In terms of reducing sugar content, red light treatment produced slightly higher values (170.0 ± 10.0 mg GAE/g) than conventional malting under normal light (158.75 mg GAE/g). This improvement is consistent with enhanced α-amylase activation and starch degradation under phytochrome stimulation [48].
Collectively, these results demonstrate that targeted red LED light can match or surpass conventional germination methods in improving key nutritional and functional parameters of barley sprouts. The simplicity, precision, and energy efficiency of LED setups further strengthen their applicability in scalable functional food production.
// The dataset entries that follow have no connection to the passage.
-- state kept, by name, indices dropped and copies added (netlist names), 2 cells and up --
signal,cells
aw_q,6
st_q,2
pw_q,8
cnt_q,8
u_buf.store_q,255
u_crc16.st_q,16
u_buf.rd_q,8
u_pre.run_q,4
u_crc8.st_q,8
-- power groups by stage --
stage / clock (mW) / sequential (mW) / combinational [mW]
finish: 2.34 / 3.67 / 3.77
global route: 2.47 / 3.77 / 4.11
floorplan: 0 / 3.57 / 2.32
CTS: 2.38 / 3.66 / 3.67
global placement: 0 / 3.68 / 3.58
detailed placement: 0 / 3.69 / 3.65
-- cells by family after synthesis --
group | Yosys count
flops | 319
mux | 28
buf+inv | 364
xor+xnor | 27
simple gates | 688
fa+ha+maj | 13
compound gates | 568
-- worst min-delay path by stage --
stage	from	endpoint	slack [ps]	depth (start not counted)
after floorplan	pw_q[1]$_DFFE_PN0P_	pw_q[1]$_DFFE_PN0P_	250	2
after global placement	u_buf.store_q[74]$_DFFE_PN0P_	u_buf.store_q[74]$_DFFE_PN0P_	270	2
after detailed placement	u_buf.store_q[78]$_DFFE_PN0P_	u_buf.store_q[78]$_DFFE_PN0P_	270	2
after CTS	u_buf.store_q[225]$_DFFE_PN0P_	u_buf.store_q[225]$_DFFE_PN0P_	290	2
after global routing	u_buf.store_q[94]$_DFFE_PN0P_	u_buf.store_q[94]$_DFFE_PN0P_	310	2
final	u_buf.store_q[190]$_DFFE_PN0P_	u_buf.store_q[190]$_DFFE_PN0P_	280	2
**config.mk**
```make
export PLATFORM = sky130hd
export DESIGN_NAME = bcd_rtc_counter
export DESIGN_NICKNAME = d
export VERILOG_FILES = /design/src/rtl/rtc_pkg.sv /design/src/rtl/rtc_prescaler.sv /design/src/rtl/rtc_time_of_day.sv /design/src/rtl/rtc_calendar.sv /design/src/rtl/bcd_rtc_counter.sv
export SDC_FILE = /design/constraint.sdc
export NUM_CORES = 1
export LEC_CHECK = 0
export CAP_MARGIN = 15
export CORE_MARGIN = 5
export CORE_UTILIZATION = 40
export CTS_CLUSTER_SIZE = 16
export DETAILED_ROUTE_END_ITERATION = 7
export DONT_BUFFER_PORTS = 1
export SLEW_MARGIN = 5
export SYNTH_ARGS = -nofsm -noshare
export SYNTH_HDL_FRONTEND = slang
export SYNTH_HIERARCHICAL = 1
export SYNTH_SLANG_ARGS = --single-unit
```
**constraint.sdc**
```tcl
create_clock -name clk -period 3 [get_ports clk]
set_input_delay 0.6 -clock clk [delete_from_list [all_inputs] [get_ports clk]]
set_output_delay 0.6 -clock clk [all_outputs]
set_load 0.1 [all_outputs]
```
**src/rtl/rtc_pkg.sv**
```systemverilog
package rtc_pkg;

  typedef enum logic [2:0] {
    FLD_SEC   = 3'd0,
    FLD_MIN   = 3'd1,
    FLD_HOUR  = 3'd2,
    FLD_DOW   = 3'd3,
    FLD_DATE  = 3'd4,
    FLD_MONTH = 3'd5,
    FLD_YEAR  = 3'd6
  } rtc_field_e;

  // increment of a two-digit packed BCD value (no upper-digit wrap)
  function automatic logic [7:0] bcd_inc8(input logic [7:0] v);
    if (v[3:0] == 4'd9) return {v[7:4] + 4'd1, 4'd0};
    return v + 8'd1;
  endfunction

  // a BCD year is divisible by 4 when an even tens digit meets units 0/4/8
  // or an odd tens digit meets units 2/6
  function automatic logic bcd_leap(input logic tens_odd, input logic [3:0] units);
    if (tens_odd) return (units == 4'd2) || (units == 4'd6);
    return (units == 4'd0) || (units == 4'd4) || (units == 4'd8);
  endfunction

  function automatic logic [5:0] bcd_month_end(input logic [4:0] mon, input logic leap);
    case (mon)
      5'h02:                      return leap ? 6'h29 : 6'h28;
      5'h04, 5'h06, 5'h09, 5'h11: return 6'h30;
      default:                    return 6'h31;
    endcase
  endfunction

endpackage

```
**src/rtl/rtc_prescaler.sv**
```systemverilog
module rtc_prescaler #(
  parameter int PRESCALE = 32768
) (
  input  logic clk,
  input  logic rst_n,
  input  logic tick_en,
  input  logic restart,
  output logic sec_tick,
  output logic half_phase
);
  localparam int CW = (PRESCALE > 1) ? $clog2(PRESCALE) : 1;
  localparam logic [CW-1:0] LAST = CW'(PRESCALE - 1);
  localparam logic [CW-1:0] HALF = CW'(PRESCALE / 2);

  logic [CW-1:0] cnt;

  assign sec_tick   = tick_en && (cnt == LAST) && !restart;
  assign half_phase = (cnt >= HALF);

  always_ff @(posedge clk) begin
    if (!rst_n)            cnt <= '0;
    else if (restart)      cnt <= '0;
    else if (tick_en)      cnt <= (cnt == LAST) ? '0 : cnt + CW'(1);
  end
endmodule

```
**src/rtl/rtc_time_of_day.sv**
```systemverilog
module rtc_time_of_day
  import rtc_pkg::*;
(
  input  logic       clk,
  input  logic       rst_n,
  input  logic       adv,
  input  logic       wr_en,
  input  logic [2:0] wr_field,
  input  logic [7:0] wr_data,
  output logic [7:0] sec,
  output logic [7:0] min,
  output logic [7:0] hour,
  output logic       day_adv
);
  logic       sec_wrap, min_wrap, hour_wrap;
  logic [7:0] hour_next;

  assign sec_wrap = (sec == 8'h59);
  assign min_wrap = (min == 8'h59);

  // hour successor and end-of-day detection for both modes
  always_comb begin
    if (hour[6]) begin
      hour_wrap = (hour[4:0] == 5'h11) && hour[5];
      if (hour[4:0] == 5'h11)      hour_next = {2'b01, ~hour[5], 5'h12};
      else if (hour[4:0] == 5'h12) hour_next = {2'b01, hour[5], 5'h01};
      else                         hour_next = {2'b01, hour[5], 5'h00} | bcd_inc8({3'b000, hour[4:0]});
    end else begin
      hour_wrap = (hour[5:0] == 6'h23);
      hour_next = hour_wrap ? 8'h00 : bcd_inc8({2'b00, hour[5:0]});
    end
  end

  assign day_adv = adv && sec_wrap && min_wrap && hour_wrap;

  always_ff @(posedge clk) begin
    if (!rst_n) begin
      sec  <= 8'h00;
      min  <= 8'h00;
      hour <= 8'h00;
    end else if (wr_en) begin
      if (wr_field == FLD_SEC)  sec  <= wr_data;
      if (wr_field == FLD_MIN)  min  <= wr_data;
      if (wr_field == FLD_HOUR) hour <= wr_data;
    end else if (adv) begin
      sec <= sec_wrap ? 8'h00 : bcd_inc8(sec);
      if (sec_wrap) begin
        min <= min_wrap ? 8'h00 : bcd_inc8(min);
        if (min_wrap) hour <= hour_next;
      end
    end
  end
endmodule

```
**src/rtl/rtc_calendar.sv**
```systemverilog
module rtc_calendar
  import rtc_pkg::*;
(
  input  logic       clk,
  input  logic       rst_n,
  input  logic       day_adv,
  input  logic       wr_en,
  input  logic [2:0] wr_field,
  input  logic [7:0] wr_data,
  output logic [7:0] dow,
  output logic [7:0] date,
  output logic [7:0] month,
  output logic [7:0] year
);
  logic       leap;
  logic [5:0] month_end;
  logic       date_wrap, month_wrap, year_wrap;

  assign leap       = bcd_leap(year[4], year[3:0]);
  assign month_end  = bcd_month_end(month[4:0], leap);
  assign date_wrap  = (date[5:0] == month_end);
  assign month_wrap = (month[4:0] == 5'h12);
  assign year_wrap  = (year == 8'h99);

  always_ff @(posedge clk) begin
    if (!rst_n) begin
      dow   <= 8'h01;
      date  <= 8'h01;
      month <= 8'h01;
      year  <= 8'h00;
    end else if (wr_en) begin
      if (wr_field == FLD_DOW)   dow   <= wr_data;
      if (wr_field == FLD_DATE)  date  <= wr_data;
      if (wr_field == FLD_MONTH) month <= wr_data;
      if (wr_field == FLD_YEAR)  year  <= wr_data;
    end else if (day_adv) begin
      dow  <= (dow == 8'h07) ? 8'h01 : bcd_inc8(dow);
      date <= date_wrap ? 8'h01 : bcd_inc8(date);
      if (date_wrap) begin
        month[4:0] <= month_wrap ? 5'h01 : month[4:0] + 5'h01 + ((month[3:0] == 4'h9) ? 5'h06 : 5'h00);
        if (month_wrap) begin
          year <= year_wrap ? 8'h00 : bcd_inc8(year);
          if (year_wrap) month[7] <= ~month[7];
        end
      end
    end
  end
endmodule

```
**src/rtl/bcd_rtc_counter.sv**
```systemverilog
module bcd_rtc_counter
  import rtc_pkg::*;
#(
  parameter int PRESCALE = 32768
) (
  input  logic       clk,
  input  logic       rst_n,
  input  logic       osc_tick,
  input  logic       wr_en,
  input  logic [2:0] wr_field,
  input  logic [7:0] wr_data,
  output logic [7:0] sec_bcd,
  output logic [7:0] min_bcd,
  output logic [7:0] hour_bcd,
  output logic [7:0] dow_bcd,
  output logic [7:0] date_bcd,
  output logic [7:0] month_bcd,
  output logic [7:0] year_bcd,
  output logic       sq_1hz,
  output logic       sec_strobe
);
  logic sec_write, sec_tick, adv, day_adv;

  assign sec_write = wr_en && (wr_field == FLD_SEC);
  assign adv       = sec_tick && !wr_en;

  rtc_prescaler #(.PRESCALE(PRESCALE)) u_presc (
    .clk        (clk),
    .rst_n      (rst_n),
    .tick_en    (osc_tick),
    .restart    (sec_write),
    .sec_tick   (sec_tick),
    .half_phase (sq_1hz)
  );

  rtc_time_of_day u_tod (
    .clk      (clk),
    .rst_n    (rst_n),
    .adv      (adv),
    .wr_en    (wr_en),
    .wr_field (wr_field),
    .wr_data  (wr_data),
    .sec      (sec_bcd),
    .min      (min_bcd),
    .hour     (hour_bcd),
    .day_adv  (day_adv)
  );

  rtc_calendar u_cal (
    .clk      (clk),
    .rst_n    (rst_n),
    .day_adv  (day_adv),
    .wr_en    (wr_en),
    .wr_field (wr_field),
    .wr_data  (wr_data),
    .dow      (dow_bcd),
    .date     (date_bcd),
    .month    (month_bcd),
    .year     (year_bcd)
  );

  always_ff @(posedge clk) begin
    if (!rst_n) sec_strobe <= 1'b0;
    else        sec_strobe <= adv;
  end
endmodule

```
==> impl_metrics.tcl <==
set metrics [dict create \
    status "finished, final reports clean" \
    hold_viol 0 \
    ys_ff_latch 72 \
    placeableCoreArea_um2 12600 \
    cts_sinks 72 \
    cts_tree "done" \
    clkTransAtPathRegs_ns 0.06 \
    grt_usage 0.205 \
    setup_viol 0 \
    pin_count 73 \
    endpoint_kind "register" \
    criticalPathCategory "register to register" \
    worstMarginPinSlew_ns 1.06 \
    min_from "rst_n" \
    synth_area_um2 5090 \
    drtIter0Drc 439 \
    timing.critical_path.from "u_presc/cnt[1]$_SDFFE_PP0P_" \
    numCtsBuffers 9 \
    multiInputGateArea_um2 3340 \
    synth-async-reset-ratio 0 \
    r2r-start "u_presc/cnt[1]$_SDFFE_PP0P_" \
    instances_no_fill 867 \
    regArea_um2 1460 \
    grt_max_degree 83 \
    finalMaxSlewViolations 0 \
    synth_top_area_frac 0.283 \
    placed_cells 851 \
    synth_top_cell_by_area "dfxtp_1" \
    finalCritPeriodShare 0.936 \
    routed_via_density 5.85 \
    grt_pass1_wl_um 24400 \
    skew_ns 0.00838 \
    postSynthCellCount 654 \
    drive_above_1_share 0.199 \
    cts_max_level 3 \
    grt-ovfl-total 0 \
    antenna_left 0 \
    cts_root_buf "clkbuf_16" \
    grt_pass1_vias 4690 \
    setup-tns-final_ns 0 \
    ys.flop_type "dfxtp_1" \
    synth_area_leaders "dfxtp_1, ha_1, o21ai_0, nand2_1, nor2_1" \
    post_cts_buffers 0 \
    globalplace.congestion 0.863 \
    avgSynthCellArea_um2 7.79 \
    drcViolationCount 0 \
    first_pass_iters 5 \
    min_path_type "input pin to register" \
    period_needed_ns 2.81 \
    cts_resized 0 \
    cts_hold_buf 0 \
    cts_max_path_buffers 2 \
    yosysWarnings 6 \
    dieArea_um2 15100 \
    post-place-ws_ns 0.0552 \
    slew_headroom 0.290 \
    dp_hpwl_um 11000 \
    syn_nets 693 \
    die_y_um 123 \
    max_cap_violations 0 \
    num_rows 41 \
    n_antenna_cell 0 \
    wirelength_um 15300 \
    fin_ws_ns 0.192 \
    start_kind "register" \
    yosysUniqueCellTypes 85 \
    crit_arrival_ns 3.04 \
    rsz0062_at_grt "false" \
    antenna_found_initial 0 \
    p_leak_nw 2.35 \
    p_per_area_nw_per_um2 415 \
    numPortBuffers 0 \
    synth_most_common_cell "dfxtp_1" \
    insertion_delay_ns 0.35 \
    wl_per_cell_um 17.7 \
    vias 5075 \
    yosysSeqAreaShare 0.283 \
    nets 729 \
    worstPathMaxFanout 9 \
    synth_common_cells "dfxtp_1, nand2_1, nor2_1" \
    dieWidth_um 123 \
    areaGrowthSynthToFinish_pct 16.7 \
    fillers 1234 \
    vdd_drop_max_mv 0.286 \
    max_freq_ghz 0.356 \
    initial_core_util 0.405 \
    post-route-util 0.473 \
    synth-edff-count 0 \
    required_ns 3.23 \
]
-- report_power, final --
part / leakage [nW] / switching [W] / total [W] / internal, W
registers: 0.588 / 0.0000249 / 0.00100 / 0.000977
clock network: 0.149 / 0.000449 / 0.00112 / 0.000669
logic: 1.61 / 0.000252 / 0.000347 / 0.0000955
total: 2.35 / 0.000726 / 0.00247 / 0.00174
-- per-layer routing --
layer / part of all wire / vias up / GRT usage
met4: 0.023 / 0 / 0.0819
li1: - / 2465 / -
met2: 0.45 / 158 / 0.314
met1: 0.46 / 2422 / 0.271
met5: 0 / - / 0
met3: 0.071 / 30 / 0.0585
-- critical path, stage by stage, from the launching register on --
cell     delay, ns
dfxtp_2       0.34
ha_2          0.19
nand4_1       0.15
or4_4         0.46
nor3b_2       0.18
nor2b_1       0.17
nand4_1       0.09
nor2_1        0.10
nor2b_2       0.17
a21o_1        0.15
and4_1        0.22
buf_4         0.17
nor4_1        0.06
a211o_1       0.24
-- path summary, 6_finish.rpt --
path | end | slack [ns] | cells past startpoint
min | u_cal/dow[0]$_SDFFE_PN1P_ | 0.36 | 1
max reg2reg | u_cal/year[0]$_SDFFE_PN0P_ | 0.19 | 13
max | u_cal/year[0]$_SDFFE_PN0P_ | 0.19 | 13
min reg2reg | u_tod/min[1]$_SDFFE_PN0P_ | 0.50 | 2
-- placed cells by master (no fill, tap or decap), types with 5 or more instances in the layout --
master | Yosys | layout
nand4_1 | 11 | 11
nand3_1 | 32 | 32
o41ai_1 | 5 | 5
clkbuf_16 | 0 | 9
o211ai_1 | 12 | 12
nor3_1 | 6 | 6
inv_1 | 28 | 28
and2_1 | 5 | 5
and4_1 | 5 | 5
o31ai_1 | 6 | 6
dfxtp_1 | 72 | 60
xnor2_1 | 12 | 12
ha_1 | 23 | 22
a21o_1 | 6 | 6
o21ai_0 | 52 | 52
a31oi_1 | 19 | 19
a21oi_1 | 32 | 32
buf_4 | 0 | 66
dfxtp_2 | 0 | 12
xor2_1 | 8 | 8
a22o_1 | 5 | 5
a31o_2 | 6 | 6
nand2b_1 | 6 | 6
and3_1 | 9 | 9
nand2_1 | 65 | 65
a22oi_1 | 9 | 9
nor2b_1 | 16 | 15
nor2_1 | 59 | 59
-- layout make-up --
cell class / count / share of cell area
repair buffers: 67 / 0.0867
clock buffers: 10 / 0.0402
multi-input cells: 512 / 0.563
well taps: 172 / 0.0362
clock inverters: 6 / 0.0116
inverters: 28 / 0.0177
flip-flops and latches: 72 / 0.245
-- state kept, by name, summed over array words and instances, names as in the netlist --
| signal | count |
|---|---|
| u_tod/hour | 8 |
| u_cal/year | 8 |
| sec_strobe | 1 |
| u_cal/month | 8 |
| u_presc/cnt | 15 |
| u_cal/dow | 8 |
| u_tod/sec | 8 |
| u_tod/min | 8 |
| u_cal/date | 8 |
-- logic make-up (layout without fill, tap and decap cells) --
group	after synthesis	count (layout)	synth area share
fa+ha+maj	24	24	0.0604
flops	72	72	0.283
compound gates	200	200	0.268
buf+inv	70	111	0.0639
mux	7	7	0.0145
xor+xnor	20	20	0.0344
simple gates	261	261	0.276
-- through the flow --
step	area, µm²	hold slack [ns]	total power [W]
after global routing	5940	0.323	0.00256
after CTS	5920	0.327	0.00249
final	5940	0.358	0.00247
after global placement	5620	0.487	0.00136
after detailed placement	5620	0.494	0.00137
after floorplan	5110	0.476	0.00131
Power figures use the tool's default switching activity.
This study demonstrated that red LED light significantly enhances the accumulation of GABA, total phenolic content, and antioxidant activity in barley sprouts, while also promoting root elongation during germination. Specific phenolic acids such as ferulic and p-coumaric acid were also elevated under red light, indicating a strong activation of phenylpropanoid metabolism. These findings suggest that tailored light treatments can be used to modulate photoreceptor-mediated metabolic pathways to produce nutritionally enriched sprouts. Future research may explore scaling LED-assisted germination for functional food development, optimizing wavelength combinations, and extending applications to other cereal crops for sustainable agriculture and health-oriented food innovations.